Below is a list of bugs that took me multiple hours, if not days, to troubleshoot and analyze. These are the “epic bugs” that are worth remembering for my career.
Epic Bug 1: G2O Optimization Didn’t Update Vertex
Summary
This bug took several hours (if not days) to debug. It appeared as if G2O was ignoring the optimization — the vertex (pose) remained unchanged despite running optimizer.optimize(1)

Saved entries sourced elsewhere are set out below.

==> src/rtl/adder_pkg.sv <==
// Shared definitions for the byte-serial adder sequencer: FSM encoding and byte width.
package adder_pkg;

  localparam int BYTE_W = 8;

  typedef enum logic [1:0] {
    IDLE = 2'd0,
    RUN  = 2'd1,
    DONE = 2'd2
  } state_t;

endpackage

==> src/rtl/multibyte_add_sequencer.sv <==
// Byte-serial multi-precision adder controller: drives an external 8-bit adder
// LSB byte first, chaining the carry, and returns the full-width sum.
module multibyte_add_sequencer
  import adder_pkg::*;
#(
  parameter int NBYTES = 4
) (
  input  logic                     clk,
  input  logic                     rst_n,
  input  logic                     in_valid,
  output logic                     in_ready,
  input  logic [8*NBYTES-1:0]      in_a,
  input  logic [8*NBYTES-1:0]      in_b,
  input  logic                     in_cin,
  output logic [7:0]               add_a,
  output logic [7:0]               add_b,
  output logic                     add_cin,
  input  logic [7:0]               add_sum,
  input  logic                     add_cout,
  output logic                     out_valid,
  input  logic                     out_ready,
  output logic [8*NBYTES-1:0]      out_sum,
  output logic                     out_cout
);

  localparam int IDX_W = $clog2(NBYTES);
  localparam logic [IDX_W-1:0] LAST_IDX = IDX_W'(NBYTES - 1);

  state_t               state;
  logic [8*NBYTES-1:0]  a_reg;
  logic [8*NBYTES-1:0]  b_reg;
  logic [8*NBYTES-1:0]  sum_reg;
  logic                 carry;
  logic [IDX_W-1:0]     idx;
  logic                 cout_reg;
  logic                 in_ready_r;
  logic                 out_valid_r;

  // Handshake flags are kept as flops alongside state so they never see in_valid/out_ready combinationally.
  always_ff @(posedge clk or negedge rst_n) begin
    if (!rst_n) begin
      state       <= IDLE;
      a_reg       <= '0;
      b_reg       <= '0;
      sum_reg     <= '0;
      carry       <= 1'b0;
      idx         <= '0;
      cout_reg    <= 1'b0;
      in_ready_r  <= 1'b1;
      out_valid_r <= 1'b0;
    end else begin
      case (state)
        IDLE: begin
          if (in_valid) begin
            a_reg      <= in_a;
            b_reg      <= in_b;
            carry      <= in_cin;
            idx        <= '0;
            in_ready_r <= 1'b0;
            state      <= RUN;
          end
        end
        RUN: begin
          sum_reg[BYTE_W*idx +: BYTE_W] <= add_sum;
          carry <= add_cout;
          if (idx == LAST_IDX) begin
            cout_reg    <= add_cout;
            out_valid_r <= 1'b1;
            state       <= DONE;
          end else begin
            idx <= idx + 1'b1;
          end
        end
        DONE: begin
          if (out_ready) begin
            out_valid_r <= 1'b0;
            in_ready_r  <= 1'b1;
            state       <= IDLE;
          end
        end
        default: begin
          out_valid_r <= 1'b0;
          in_ready_r  <= 1'b1;
          state       <= IDLE;
        end
      endcase
    end
  end

  always_comb begin
    add_a   = '0;
    add_b   = '0;
    add_cin = 1'b0;
    if (state == RUN) begin
      add_a   = a_reg[BYTE_W*idx +: BYTE_W];
      add_b   = b_reg[BYTE_W*idx +: BYTE_W];
      add_cin = carry;
    end
  end

  assign in_ready  = in_ready_r;
  assign out_valid = out_valid_r;
  assign out_sum   = sum_reg;
  assign out_cout  = cout_reg;

endmodule
==> config.mk <==
export PLATFORM = sky130hd
export DESIGN_NAME = multibyte_add_sequencer
export DESIGN_NICKNAME = d
export VERILOG_FILES = /design/src/rtl/adder_pkg.sv /design/src/rtl/multibyte_add_sequencer.sv
export SDC_FILE = /design/constraint.sdc
export NUM_CORES = 1
export LEC_CHECK = 0
export ABC_AREA = 1
export BUFFER_PORTS_ARGS = -buffer_cell sky130_fd_sc_hd__buf_2
export CAP_MARGIN = 10
export CELL_PAD_IN_SITES_DETAIL_PLACEMENT = 0
export CELL_PAD_IN_SITES_GLOBAL_PLACEMENT = 1
export CORE_MARGIN = 2
export CORE_UTILIZATION = 42
export CTS_BUF_LIST = sky130_fd_sc_hd__clkbuf_16
export CTS_CLUSTER_SIZE = 24
export DETAILED_ROUTE_END_ITERATION = 6
export PLACE_DENSITY = 0.93
export SLEW_MARGIN = 20
export SYNTH_ARGS = -nofsm -noshare
export SYNTH_HDL_FRONTEND = slang
export SYNTH_SLANG_ARGS = --single-unit
==> constraint.sdc <==
create_clock -name clk -period 5.34 [get_ports clk]
set_input_delay 0.267 -clock clk [delete_from_list [all_inputs] [get_ports clk]]
set_output_delay 0.267 -clock clk [all_outputs]
set_load 0.05 [all_outputs]
# == Word-level counts from Yosys, hierarchy flattened ==
# Index checks and enable logic that the tools add are counted.
# op_classes
add_sub_neg,2
shifts,4
n_reduce_logical,9
muxes,19
n_eq_ne,7
n_bitwise,2
# op_table
op,n
32-bit by 6-bit indexed part select with 8-bit output,2
5-bit negator with 34-bit output,1
"8-bit by 34-bit variable shift with 32-bit output, first input constant",1
8-bit by 34-bit indexed part select with 32-bit output,1
32-bit bitwise mux,1
8-bit 2-to-1 mux,2
3-bit AND reduction,4
2-bit 2-to-1 mux,5
"2-bit != test, second input constant",4
1-bit 2-to-1 mux,6
1-bit one-hot mux with 3 select lines,2
2-bit one-hot mux with 3 select lines,1
2-bit AND reduction,3
"2-bit equality test, second input constant",2
2-bit one-hot mux with 2 select lines,1
"2-bit by 1-bit adder with 2-bit output, second input constant",1
"2-bit by 1-bit equality test with 1-bit output, second input constant",1
2-bit logical NOT,1
1-bit NOT,2
1-bit one-hot mux with 2 select lines,1
2-bit nonzero test,1
# word_totals
out_inout_bits,52
wordCells,52
input_bits,78
register_bits,104

# == Depth between registers and ports, before layout ==
# Gate-level depths: netlist of the first run.
# logic_depth
ltp_word,3
depth_mapped,9

# == Least setup slack after synthesis of the first run ==
# No wires, ideal clock.
# synth_path
path_kind,register to output
startpoint,reg idx[1]
endpoint,out add_a[0]
path_buffers,2
stages_incl_launch_ff,6
required_time_ps,5073
slack_ps,3334
arrival_time_ps,1739
path_cell_list,dfrtp_1 > buf_2 > clkinv_1 > buf_2 > nand3_1 > a21oi_1
# synth_between
elab_chain_cells,2
# synth_lines
item,line_no,rtl
start: declaration,multibyte_add_sequencer.sv:34,logic [IDX_W-1:0] idx;
start signal: assignment,multibyte_add_sequencer.sv:71,idx <= idx + 1'b1;
32-bit by 6-bit indexed part select with 8-bit output,multibyte_add_sequencer.sv:95,add_a = a_reg[BYTE_W*idx +: BYTE_W];
8-bit 2-to-1 mux,multibyte_add_sequencer.sv:94,if (state == RUN) begin
end: declaration,multibyte_add_sequencer.sv:15,"output logic [7:0] add_a,"
# Every way passes these cells.

# == Final worst setup path of the first run ==
# layout_path
startpoint,reg idx[1]
endpoint,"reg sum_reg[18], in the netlist out_sum[18]"
# layout_between
elab_chain_cells,3
word_cells_on_any_way,4
cone_classes,1 x add/sub; 2 x shift; 1 x mux
# layout_lines
item,line_no,rtl
5-bit negator with 34-bit output (*),multibyte_add_sequencer.sv:64,sum_reg[BYTE_W*idx +: BYTE_W] <= add_sum;
8-bit by 34-bit indexed part select with 32-bit output or 8-bit by 34-bit variable shift with 32-bit output (tied branches),multibyte_add_sequencer.sv:64,
32-bit bitwise mux (*),multibyte_add_sequencer.sv:64,
end signal: indexed assignment,multibyte_add_sequencer.sv:64,
end: declaration,multibyte_add_sequencer.sv:32,logic [8*NBYTES-1:0] sum_reg;
# Mark *: on every way between the ends. The rest lies on a longest branch, timed or not.
# A chain may end at the register's enable or synchronous reset.

==> results.tsv, run 1 <==
stage	metric	value	unit
die	die_h	116	µm
min_path	hold_path_class	in2reg	
die	die_x	116	µm
sta	worst_pin_slew	1040	ps
die	rows	40	
synth	synthCells	626	
outcome	outcome	finished clean	
synth	ys_ff_latch	104	
sta	hold_viol	0	
synth	syn_nets	709	
drt	drcViolationCount	0	
grt	gr-usage-all-layers	19.2	%
power	power.leakage	3.38	nW
grt	grt_max_degree	84	
job	maxCapViolCount	0	
sta	fin_crit_sh	53.2	%
grt	antenna_found_initial	0	
power	p_per_area	690	mW/mm²
clock_network	cts_buffers	9	
setup_path	timing_worst_setup_path_type	reg2reg	
power	ir_drop	0.000345	V
sta	fmax	352	MHz
synth	synthTopCellsByArea	dfrtp_1 (49%), nand2_1 (16%), o21ai_2 (11%)	
drt	drtIter0Drc	297	
synth	synth-simple-area-share	24.2	%
clock_network	ctsResizeCount	0	
die	start_util	43.4	%
clock_network	clock-root-buffer	clkbuf_16	
setup_path	endpoint_kind	flop	
grt	met2_usage	29.7	%
synth	synth_compound_area_share	13.6	%
drt	ant_nets	0	
layout	final_area	0.00616	mm²
synth	synthDominantCellAreaShare	48.8	%
sta	min_period	2840	ps
setup_path	timing.critical_path.arrival	3120	ps
synth	yosys.area.top_type	dfrtp_1	
drt	vias	4319	
clock_network	post-cts-setup-buffers	0	
die	die_area	0.0135	mm²
grt	grt_pass1_wl	20100	µm
grt	grt_pass1_vias	4112	
layout	drive_gt1_share	31.1	%
sta	slew_violations	0	
place	gp_congestion	0.858	
synth	synth_area	0.00528	mm²
synth	synthMuxAreaShare	0	%
clock_network	clkTransAtPathRegs	70	ps
place	port_buffers	129	
setup_path	critPathLaunchType	flop	
layout	nets	823	
clock_network	htree_levels	3	
clock_network	cts_tree	built	
drt	drt_pre_antenna_iters	4	
die	io_pins	130	
synth	ys.flop_type	dfrtp_1	
drt	vias_per_cell	4.73	
layout	area_growth	16.6	%
synth	ys.warnings.count	0	
clock_network	insertion_delay	340	ps
setup_path	crit_path_max_fanout	20	
synth	synthAdderAreaFrac	1.18	%
grt	grt_use_met3	4.10	%
grt	top_usage_layer	met2	
clock_network	cts.sinks	104	
layout	antenna_cells	0	
synth	synth.distinct_cells	24	
power	fin_total_pwr	4.25	mW
sta	setup-tns-final	0	ps
synth	synth-edff-count	0	
sta	finClkSkew	4.11	ps
sta	rsz0062_at_grt	false	
drt	finalWirelength	12500	µm
place	hpwl	8780	µm
synth	ys_seq_area_share	49.3	%
clock_network	clk_path_buf_depth	2	
grt	use_met1	26.7	%
place	placed_cell_area	0.00586	mm²
synth	synthArstFlopShare	100	%
drt	wl_per_cell	13.6	µm
grt	globalRouteOverflowTotal	0	
synth	synth_top_family_by_area	simple AND/OR/NAND/NOR gates	
sta	slew_headroom	30.8	%
die	core_area	0.0122	mm²
synth	synth.avg_cell_area	8.44	µm²
setup_path	required	5620	ps
synth	yosys.area_share.xor_xnor	0	%
sta	setup_viol	0	
==> where the power goes <==
part / internal, mW / leakage [nW] / switching (mW) / total [mW]
logic: 0.598 / 1.92 / 1.69 / 2.28
registers: 1.15 / 1.32 / 0.164 / 1.32
clock network: 0.360 / 0.144 / 0.290 / 0.649
==> repair_timing <==
item,CTS,global route
hold buffers,1,0
setup endpoints to repair,0,0
endpoints found under the hold margin,21,0
==> layer usage <==
| metal | vias up | wire length [µm] |
|---|---|---|
| met3 | 20 | 635 |
| met4 | 0 | 257 |
| met1 | 2025 | 5680 |
| met5 | - | 0 |
| met2 | 113 | 5880 |
| li1 | 2161 | - |
==> cell usage after synthesis, drive strengths merged, types with 2 or more instances <==
cell and count:
a21oi 16, ha 5, nand3 36, nand2 244, dfrtp 103, inv 82
buf 28, nor2 29, clkbuf 2, o21ai 76
==> layout by cell type, fill, tap and decap left out <==
master,netlist,final
nand2_1,232,232
buf_2,13,128
dfrtp_1,103,103
inv_1,78,79
o21ai_2,65,65
nand3_1,35,35
nor2_1,26,26
a21oi_1,16,16
nand2_2,12,12
o21ai_0,11,11
clkbuf_16,0,9
ha_1,5,5
inv_2,3,3
nor2_4,3,3
buf_4,0,3
clkinv_1,1,2
clkinv_2,0,2
nand3_4,1,1
inv_4,1,1
nand4_1,1,1
o211ai_1,1,1
a21boi_0,1,1
bufinv_16,0,1
clkinv_4,0,1
clkinvlp_4,0,1
dlygate4sd3_1,0,1
dfstp_2,1,1
buf_6,7,1
==> area by class of cell <==
cell class,count,area [µm²]
Timing Repair Buffer,133,684
Sequential cell,104,2600
Clock buffer,9,225
Tap cell,168,210
Multi-Input combinational cell,409,2060
Clock inverter,7,63.8
Fill cell,1205,6000
Inverter,83,314
==> stage by stage <==
step / utilization, % / cells / worst slack [ps] / hold slack (ps)
floorplan: - / 626 / 3330 / -28.6
finish: 50.6 / 913 / 2500 / 124
global placement: 48.2 / 896 / 2580 / 171
CTS: 50.6 / 913 / 2510 / 115
detailed placement: 48.2 / 896 / 2550 / 172
global route: 50.6 / 913 / 2150 / 115
==> logic make-up after synthesis <==
family          after synthesis
buf+inv                     113
fa+ha+maj                     5
flops                       104
simple gates                310
compound gates               94
==> final timing paths <==
path	from	slack, ps	depth (start not counted)	to
setup / recovery	idx[1]$_DFFE_PN0P_	2500	6	out_sum[18]$_DFFE_PN0P_
hold / removal	in_b[23]	120	3	b_reg[23]$_DFFE_PN0P_
setup reg to reg	idx[1]$_DFFE_PN0P_	2500	6	out_sum[18]$_DFFE_PN0P_
hold reg to reg	out_sum[8]$_DFFE_PN0P_	470	2	out_sum[8]$_DFFE_PN0P_
max in group asynchronous	rst_n	3970	3	out_sum[15]$_DFFE_PN0P_
min in group asynchronous	rst_n	350	2	a_reg[9]$_DFFE_PN0P_
==> critical path, cell delays in order, from the launching register on <==
cell,delay (ps)
dfrtp_1,820
clkinv_1,710
ha_1,540
nand2_1,110
nor2_1,390
nand2_1,120
nand2_1,80
Note: power is estimated with default switching activity, not from simulation.
==> inputs of run 2 (changes only) <==
--- a/config.mk
+++ b/config.mk
@@ -11,11 +11,11 @@
 export CELL_PAD_IN_SITES_DETAIL_PLACEMENT = 0
 export CELL_PAD_IN_SITES_GLOBAL_PLACEMENT = 1
 export CORE_MARGIN = 2
-export CORE_UTILIZATION = 42
+export CORE_UTILIZATION = 39
 export CTS_BUF_LIST = sky130_fd_sc_hd__clkbuf_16
 export CTS_CLUSTER_SIZE = 24
 export DETAILED_ROUTE_END_ITERATION = 6
-export PLACE_DENSITY = 0.93
+export PLACE_DENSITY = 0.87
 export SLEW_MARGIN = 20
 export SYNTH_ARGS = -nofsm -noshare
 export SYNTH_HDL_FRONTEND = slang
==> constraint.sdc (replaced) <==
create_clock -name clk -period 2.74 [get_ports clk]
set_input_delay 0.137 -clock clk [delete_from_list [all_inputs] [get_ports clk]]
set_output_delay 0.137 -clock clk [all_outputs]
set_load 0.05 [all_outputs]
==> results.tsv, run 2 (same netlist as run 1, synthesis figures left out) <==
stage	metric	value	unit	change
layout	fin_cells	961		+5.3%
place	port_buffers	129		unchanged
setup_path	cp-startpoint	idx[0]$_DFFE_PN0P_		
drt	finalWirelength	12900	µm	+3.5%
layout	drive_gt1_share	30.2	%	-0.95 points
power	p_per_area	1280	mW/mm²	+85%
clock_network	cts_tree	built		
clock_network	clock-root-buffer	clkbuf_16		
place	placed_cell_area	0.00596	mm²	+1.7%
clock_network	clk_path_buf_depth	2		unchanged
layout	multiInputGateArea	0.00206	mm²	unchanged
drt	drcViolationCount	0		unchanged
drt	wl_per_cell	13.4	µm	-1.7%
clock_network	cts.sinks	104		unchanged
layout	seqCellArea	0.00260	mm²	unchanged
power	fin_total_pwr	8.40	mW	+98%
sta	hold_viol	0		unchanged
setup_path	timing_worst_setup_path_type	reg2out		
setup_path	crit_path_max_fanout	33		+65%
place	dp_slack	847	ps	-1710 ps
grt	gr-usage-all-layers	18.8	%	-0.39 points
sta	holdWs	4.39	ps	-120 ps
sta	slew_headroom	55.2	%	+24 points
min_path	worstHoldStart	in_b[5]		
drt	drt_pre_antenna_iters	4		unchanged
die	io_pins	130		unchanged
setup_path	timing.critical_path.arrival	2100	ps	-1020 ps
drt	vias_per_cell	4.61		-2.5%
place	dp.cells	911		+1.7%
layout	final.fill_count	1305		+8.3%
layout	area_growth	24.6	%	
outcome	outcome	finished clean		
drt	drtIter0Drc	225		-24%
setup_path	endpoint_kind	primary output		
sta	worst_pin_slew	672	ps	-364 ps
die	die_h	120	µm	+3.6%
setup_path	required	2600	ps	-3020 ps
grt	grt_max_degree	54		-36%
place	hpwl	9330	µm	+6.2%
sta	fin_crit_sh	81.6	%	
grt	grt_pass1_vias	4481		+9.0%
die	die_area	0.0145	mm²	+7.4%
grt	antenna_found_initial	0		unchanged
power	power.leakage	3.57	nW	+5.6%
layout	nets	863		+4.9%
grt	globalRouteOverflowTotal	0		unchanged
layout	final_area	0.00658	mm²	+6.8%
min_path	hold_path_class	in2reg		
drt	ant_nets	0		unchanged
setup_path	r2r-start	idx[0]$_DFFE_PN0P_		
clock_network	post-cts-setup-buffers	0		unchanged
clock_network	insertion_delay	350	ps	about the same
sta	fmax	447	MHz	
clock_network	cts_buffers	9		unchanged
setup_path	critPathLaunchType	flop		
die	rows	42		+5.0%
layout	most-common-layout-cells	nand2_1 (232), buf_2 (128), dfrtp_1 (103)		
grt	grt_pass1_wl	21500	µm	+7.4%
sta	finClkSkew	11.3	ps	+7.23 ps
die	die_x	120	µm	+3.6%
job	maxCapViolCount	0		unchanged
sta	fin_ws	504	ps	-2000 ps
layout	post-route-util	49.7	%	-0.95 points
place	gp_congestion	0.839		-2.3%
drt	vias	4433		+2.6%
layout	antenna_cells	0		unchanged
sta	setup_viol	0		unchanged
clock_network	htree_levels	3		unchanged
clock_network	ctsResizeCount	0		unchanged
die	core_area	0.0132	mm²	+8.9%
die	start_util	39.9	%	-3.5 points
sta	rsz0062_at_grt	false		
sta	min_period	2240	ps	
sta	setup-tns-final	0	ps	unchanged
clock_network	clkTransAtPathRegs	70	ps	about the same
sta	slew_violations	0		unchanged
layout	final_common_cell	nand2_1		
power	ir_drop	0.00106	V	+210%
## run 2: critical path: stages (launching register included)
cell,delay [ps]
dfrtp_1,350
buf_4,260
inv_2,150
buf_4,270
nand2_1,110
nand3_1,70
a21oi_1,220
buf_2,300
## run 2: path summary, 6_finish.rpt
check                      slack [ps]  depth (start not counted)                 endpoint
setup / recovery                  500                          7                 add_a[0]
hold / removal                      4                          3     b_reg[5]$_DFFE_PN0P_
setup reg to reg                  830                          7  out_sum[23]$_DFFE_PN0P_
hold reg to reg                   470                          2  out_sum[15]$_DFFE_PN0P_
max in group asynchronous        1580                          3     in_ready$_DFFE_PN1P_
min in group asynchronous         370                          2     a_reg[3]$_DFFE_PN0P_
## run 2: cell type report
cell class	instances	share of cell area, %
sequential	104	39.6
timing repair buffer	173	16.7
clock inverter	7	0.894
clock buffer	9	3.42
multi-input combinational	409	31.3
tap	176	3.35
inverter	83	4.77
## run 2: where the power goes
part | switching, mW | internal [mW] | total [mW]
logic | 3.36 | 1.27 | 4.62
registers | 0.279 | 2.25 | 2.53
clock network | 0.552 | 0.696 | 1.25
total | 4.19 | 4.21 | 8.40
## run 2: timing repair
item	in CTS	in global routing
endpoints found under the hold margin	84	0
setup endpoints to repair	0	0
hold buffers	34	0
## run 2: per-layer routing
metal	wire length [µm]	up-vias	track usage (%)
met1	5800	2073	24.7
li1	-	2237	-
met4	239	0	6.25
met3	562	20	3.16
met2	6290	103	31.7
met5	0	-	0
$ cat src/rtl/cxl_crd_rtn_gen.sv
// ---------------------------------------------------------------------------
// cxl_crd_rtn_gen
// Receiver-side credit return generator. Accumulates RX entries freed by the
// consumer and hands them back to the remote transmitter as bounded
// credit-return values. After link-up the initial pool INIT_CRD is
// advertised through the same return path before normal operation (RUN).
//
// Return handshake: o_rtn_valid/o_rtn_val form a valid/ready source. Once
// o_rtn_valid is high, o_rtn_val is held stable until i_rtn_ready is seen
// high on a rising edge (the handshake); valid never depends on ready. A
// link-down drops an offer without a handshake.
//
// Ports:
//   i_clk, i_rst_n : clock, asynchronous active-low reset
//   i_link_up      : link trained; low aborts to IDLE
//   i_free_en      : i_free_val valid this cycle
//   i_free_val     : entries freed this cycle
//   i_rtn_ready    : flit packer accepts the offered return
//   o_rtn_valid    : credit return offered
//   o_rtn_val      : credits in the offered return
//   o_pending      : registered pending-credit count
//   o_state        : FSM state (debug)
//   o_err          : sticky accumulator overflow
// ---------------------------------------------------------------------------
module cxl_crd_rtn_gen
   import cxl_crd_pkg::*;
#(
   parameter int CRD_WIDTH   = DEF_CRD_WIDTH,
   parameter int RTN_WIDTH   = DEF_RTN_WIDTH,
   parameter int INIT_CRD    = DEF_INIT_CRD,
   parameter int RTN_THRESH  = 8,
   parameter int RTN_TIMEOUT = 16
) (
   input  logic                 i_clk,
   input  logic                 i_rst_n,
   input  logic                 i_link_up,
   input  logic                 i_free_en,
   input  logic [CRD_WIDTH-1:0] i_free_val,
   input  logic                 i_rtn_ready,
   output logic                 o_rtn_valid,
   output logic [RTN_WIDTH-1:0] o_rtn_val,
   output logic [CRD_WIDTH-1:0] o_pending,
   output logic [1:0]           o_state,
   output logic                 o_err
);

   localparam int XW      = CRD_WIDTH + 1;
   localparam int RTN_MAX = (1 << RTN_WIDTH) - 1;
   localparam logic [XW-1:0] CRD_LIMIT = {1'b0, {CRD_WIDTH{1'b1}}};

   crd_rtn_state_e       state;
   logic [CRD_WIDTH-1:0] pending;
   logic                 rtn_valid;
   logic [RTN_WIDTH-1:0] rtn_val;
   logic                 err;

   logic                 handshake;
   logic [XW-1:0]        base_ext;
   logic [XW-1:0]        free_ext;
   logic [XW-1:0]        sub_ext;
   logic [XW-1:0]        next_ext;
   logic                 overflow;
   logic [CRD_WIDTH-1:0] next_pending;
   logic [RTN_WIDTH-1:0] rtn_clamp;
   logic                 issue;
   logic                 timer_clr;
   logic                 timer_tc;

   assign handshake = rtn_valid & i_rtn_ready;

   // Next pending count, one bit wider so overflow is visible. Leaving IDLE
   // the base is the initial pool rather than the (zero) register.
   always_comb begin
      base_ext     = (state == IDLE) ? XW'(INIT_CRD) : {1'b0, pending};
      free_ext     = i_free_en ? {1'b0, i_free_val} : '0;
      sub_ext      = handshake ? XW'(rtn_val) : '0;
      next_ext     = base_ext + free_ext - sub_ext;
      overflow     = (next_ext > CRD_LIMIT);
      next_pending = overflow ? '1 : next_ext[CRD_WIDTH-1:0];
   end

   assign rtn_clamp = (pending > CRD_WIDTH'(RTN_MAX)) ? RTN_WIDTH'(RTN_MAX)
                                                      : pending[RTN_WIDTH-1:0];

   // Issue decisions use registered state only, so valid rises one cycle
   // after the condition holds and always leaves a bubble after a handshake.
   always_comb begin
      issue = 1'b0;
      if (!rtn_valid && (pending != '0)) begin
         if (state == INIT) begin
            issue = 1'b1;
         end else if (state == RUN) begin
            issue = (pending >= CRD_WIDTH'(RTN_THRESH)) || timer_tc;
         end
      end
   end

   // The idle timer only runs in RUN with something pending and no offer out.
   assign timer_clr = !i_link_up || (state != RUN) || (pending == '0) || rtn_valid;

   cxl_crd_rtn_timer #(
      .RTN_TIMEOUT (RTN_TIMEOUT)
   ) u_timer (
      .i_clk   (i_clk),
      .i_rst_n (i_rst_n),
      .i_clr   (timer_clr),
      .i_en    (1'b1),
      .o_tc    (timer_tc)
   );

   always_ff @(posedge i_clk or negedge i_rst_n) begin
      if (!i_rst_n) begin
         state     <= IDLE;
         pending   <= '0;
         rtn_valid <= 1'b0;
         rtn_val   <= '0;
         err       <= 1'b0;
      end else if (!i_link_up) begin
         // Abort: drop everything except the sticky error.
         state     <= IDLE;
         pending   <= '0;
         rtn_valid <= 1'b0;
         rtn_val   <= '0;
      end else begin
         pending <= next_pending;
         err     <= err | overflow;

         if (handshake) begin
            rtn_valid <= 1'b0;
         end else if (issue) begin
            rtn_valid <= 1'b1;
            rtn_val   <= rtn_clamp;
         end

         case (state)
            IDLE:    state <= INIT;
            INIT:    if ((pending == '0) && !rtn_valid) state <= RUN;
            RUN:     state <= RUN;
            default: state <= IDLE;
         endcase
      end
   end

   assign o_rtn_valid = rtn_valid;
   assign o_rtn_val   = rtn_val;
   assign o_pending   = pending;
   assign o_state     = state;
   assign o_err       = err;

endmodule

After ruling out common culprits like:
- Vertex not being added correctly
- Edges not referencing the right vertex
- Incorrect Jacobian implementation
- G2O configuration/setup issues
I eventually traced the issue to a subtle but critical misunderstanding in the error term formulation.
Context
In a point-to-line 2D ICP formulation, the error term e is typically calculated as the distance from a point to a line. The simplified (but effective) version of that is:
\[\begin{gather*} \begin{aligned} & e = ap_x + bp_y + c \end{aligned} \end{gather*}\]Where a, b, and c define a line (ax + by + c = 0), and $(p_x, p_y)$ is the point.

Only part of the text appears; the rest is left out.